A sod turning ceremony has marked the beginning of the construction of Stanford’s first netball court.

On Monday 6 May Overstrand Executive Mayor Dudley Coetzee, along with members of The Rotary Club of Stanford, launched phase 3 of the netball court project with a sod turning ceremony in Stanford.

Several training workshops, held recently to create awareness about netball and what can be achieved through participation in sports, formed Phase 1 and 2 of the project.

Funds for the project were secured from the Rotary Club of Stanford, the Rotary Club of Knoxville, Tennessee in the USA and the Rotary Foundation.

The Rotary clubs of Stanford and Knoxville applied for and were awarded a Rotary Foundation Global Grant towards the cost of the new netball court.

Dedicated

The Overstrand Municipality signed a Memorandum of Understanding (MOU) with Rotary, where the Municipality allocated the land for the netball court.
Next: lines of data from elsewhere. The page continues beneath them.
### config.mk
export PLATFORM = sky130hd
export DESIGN_NAME = m_issue_scoreboard_flat
export DESIGN_NICKNAME = d
export VERILOG_FILES = /design/src/rtl/m_issue_scoreboard_if.sv /design/src/rtl/m_issue_scoreboard.sv /design/src/flat_wrapper.sv
export SDC_FILE = /design/constraint.sdc
export NUM_CORES = 1
export LEC_CHECK = 0
export BUFFER_PORTS_ARGS = -buffer_cell sky130_fd_sc_hd__buf_4
export CORE_UTILIZATION = 45
export CTS_BUF_LIST = sky130_fd_sc_hd__clkbuf_8 sky130_fd_sc_hd__clkbuf_16
export DETAILED_ROUTE_END_ITERATION = 16
export GPL_TIMING_DRIVEN = 0
export PLACE_DENSITY = 0.78
export SYNTH_ARGS = -nofsm -noshare
export SYNTH_HDL_FRONTEND = slang
export SYNTH_SLANG_ARGS = --single-unit
export TNS_END_PERCENT = 100
### constraint.sdc
create_clock -name clk -period 4.4 [get_ports clk]
set_input_delay 0.22 -clock clk [delete_from_list [all_inputs] [get_ports clk]]
set_output_delay 0.22 -clock clk [all_outputs]
set_load 0.05 [all_outputs]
Once the court has been completed the new netball court will be handed over to the Municipality.

Lana Coates of the Stanford Rotarians said: “The need for a dedicated netball court for young girls in Stanford was recognised two years ago. The boys and men have both soccer and rugby fields, but the netball players had to share a court with the tennis players. This meant they were never able to host small local tournaments in Stanford, but rather had to travel to other centres in the Overberg to gain match experience.”
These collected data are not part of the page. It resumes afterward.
**src/rtl/mix_digest.sv**
```systemverilog
// mix_digest: folds an eight-lane 256-bit mixer snapshot into a 32-bit digest.
// One lane per cycle: acc = (rotl(acc, ROT) ^ lane[idx]) + idx + 1.
// The accumulator seed is SEED ^ out_count, so identical snapshots delivered
// at different positions in the stream give different digests.
module mix_digest #(
  parameter logic [31:0] SEED = 32'h0000_0000,
  parameter int unsigned ROT  = 5
) (
  input  logic         clk,
  input  logic         rst_n,
  input  logic         in_valid,
  output logic         in_ready,
  input  logic [255:0] in_data,
  output logic         out_valid,
  input  logic         out_ready,
  output logic [31:0]  out_digest,
  output logic [31:0]  out_count
);

  typedef enum logic [1:0] {IDLE, FOLD, HOLD} state_t;

  state_t         state_q, state_d;
  logic [255:0]   lanes_q, lanes_d;
  logic [2:0]     idx_q, idx_d;
  logic [31:0]    acc_q, acc_d;
  logic [31:0]    digest_q, digest_d;
  logic           vld_q, vld_d;
  logic [31:0]    cnt_q, cnt_d;

  logic           accept;
  logic           handshake;
  logic           last_step;
  logic [31:0]    lane;
  logic [31:0]    fold_acc;

  function automatic logic [31:0] rotl(input logic [31:0] x);
    return (x << ROT) | (x >> (32 - ROT));
  endfunction

  // Handshake qualifiers and the single fold step on the current lane.
  always_comb begin
    in_ready  = (state_q == IDLE) || ((state_q == HOLD) && out_ready);
    accept    = in_valid && in_ready;
    handshake = (state_q == HOLD) && out_ready;
    last_step = (state_q == FOLD) && (idx_q == 3'd7);
    lane      = lanes_q[{idx_q, 5'b0} +: 32];
    fold_acc  = (rotl(acc_q) ^ lane) + {29'd0, idx_q} + 32'd1;
  end

  // State register.
  always_ff @(posedge clk or negedge rst_n) begin
    if (!rst_n) state_q <= IDLE;
    else        state_q <= state_d;
  end

  // Next-state logic; a HOLD handshake with a same-edge accept goes straight to FOLD.
  always_comb begin
    state_d = state_q;
    case (state_q)
      IDLE:    if (accept) state_d = FOLD;
      FOLD:    if (idx_q == 3'd7) state_d = HOLD;
      HOLD:    if (handshake) state_d = accept ? FOLD : IDLE;
      default: state_d = IDLE;
    endcase
  end

  // Datapath next values; the seed uses the count after any same-edge increment.
  always_comb begin
    lanes_d  = lanes_q;
    idx_d    = idx_q;
    acc_d    = acc_q;
    digest_d = digest_q;
    vld_d    = vld_q;
    cnt_d    = handshake ? cnt_q + 32'd1 : cnt_q;
    if (handshake) vld_d = 1'b0;
    if (accept) begin
      lanes_d = in_data;
      idx_d   = 3'd0;
      acc_d   = SEED ^ cnt_d;
    end else if (state_q == FOLD) begin
      acc_d = fold_acc;
      idx_d = idx_q + 3'd1;
    end
    if (last_step) begin
      digest_d = fold_acc;
      vld_d    = 1'b1;
    end
  end

  // Datapath registers, all cleared by the asynchronous reset.
  always_ff @(posedge clk or negedge rst_n) begin
    if (!rst_n) begin
      lanes_q  <= '0;
      idx_q    <= '0;
      acc_q    <= '0;
      digest_q <= '0;
      vld_q    <= 1'b0;
      cnt_q    <= '0;
    end else begin
      lanes_q  <= lanes_d;
      idx_q    <= idx_d;
      acc_q    <= acc_d;
      digest_q <= digest_d;
      vld_q    <= vld_d;
      cnt_q    <= cnt_d;
    end
  end

  assign out_valid  = vld_q;
  assign out_digest = digest_q;
  assign out_count  = cnt_q;

endmodule

```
The new netball court, which is set to be completed by August 2019, is situated in Bezuidenhout Street, adjacent to the existing soccer field.

The mayor commended the Rotary Club of Stanford with this initiative; especially after the announcement that South Africa has been announced as hosts for the 2023 Netball World Cup, which will be held in Cape Town.

Success

During a recent Peace and Conflict Resolution Training Workshop, facilitated by the PeaceJam Foundation and Netball America, the participants were taught important skills such as anger management and self-control, and that change starts with them.

“Due to the success of this workshop, a local coordinator has been identified to start and run this project with the support of Rotary on a regular basis for an initial twelve-month period,” explained Coates.

Funds have also been secured from the Rotary International Global Grant to train six local netball coaches so that they can teach PeaceJam concepts to players during practices and games.

Additional mentoring will be conducted to ensure the continued success of the programme.

The provision of first-class facilities in Stanford will encourage members of the community to participate in sporting activities.

There are a number of dedicated netball players in Stanford who, after the recent workshops are already recruiting new and younger players into the game.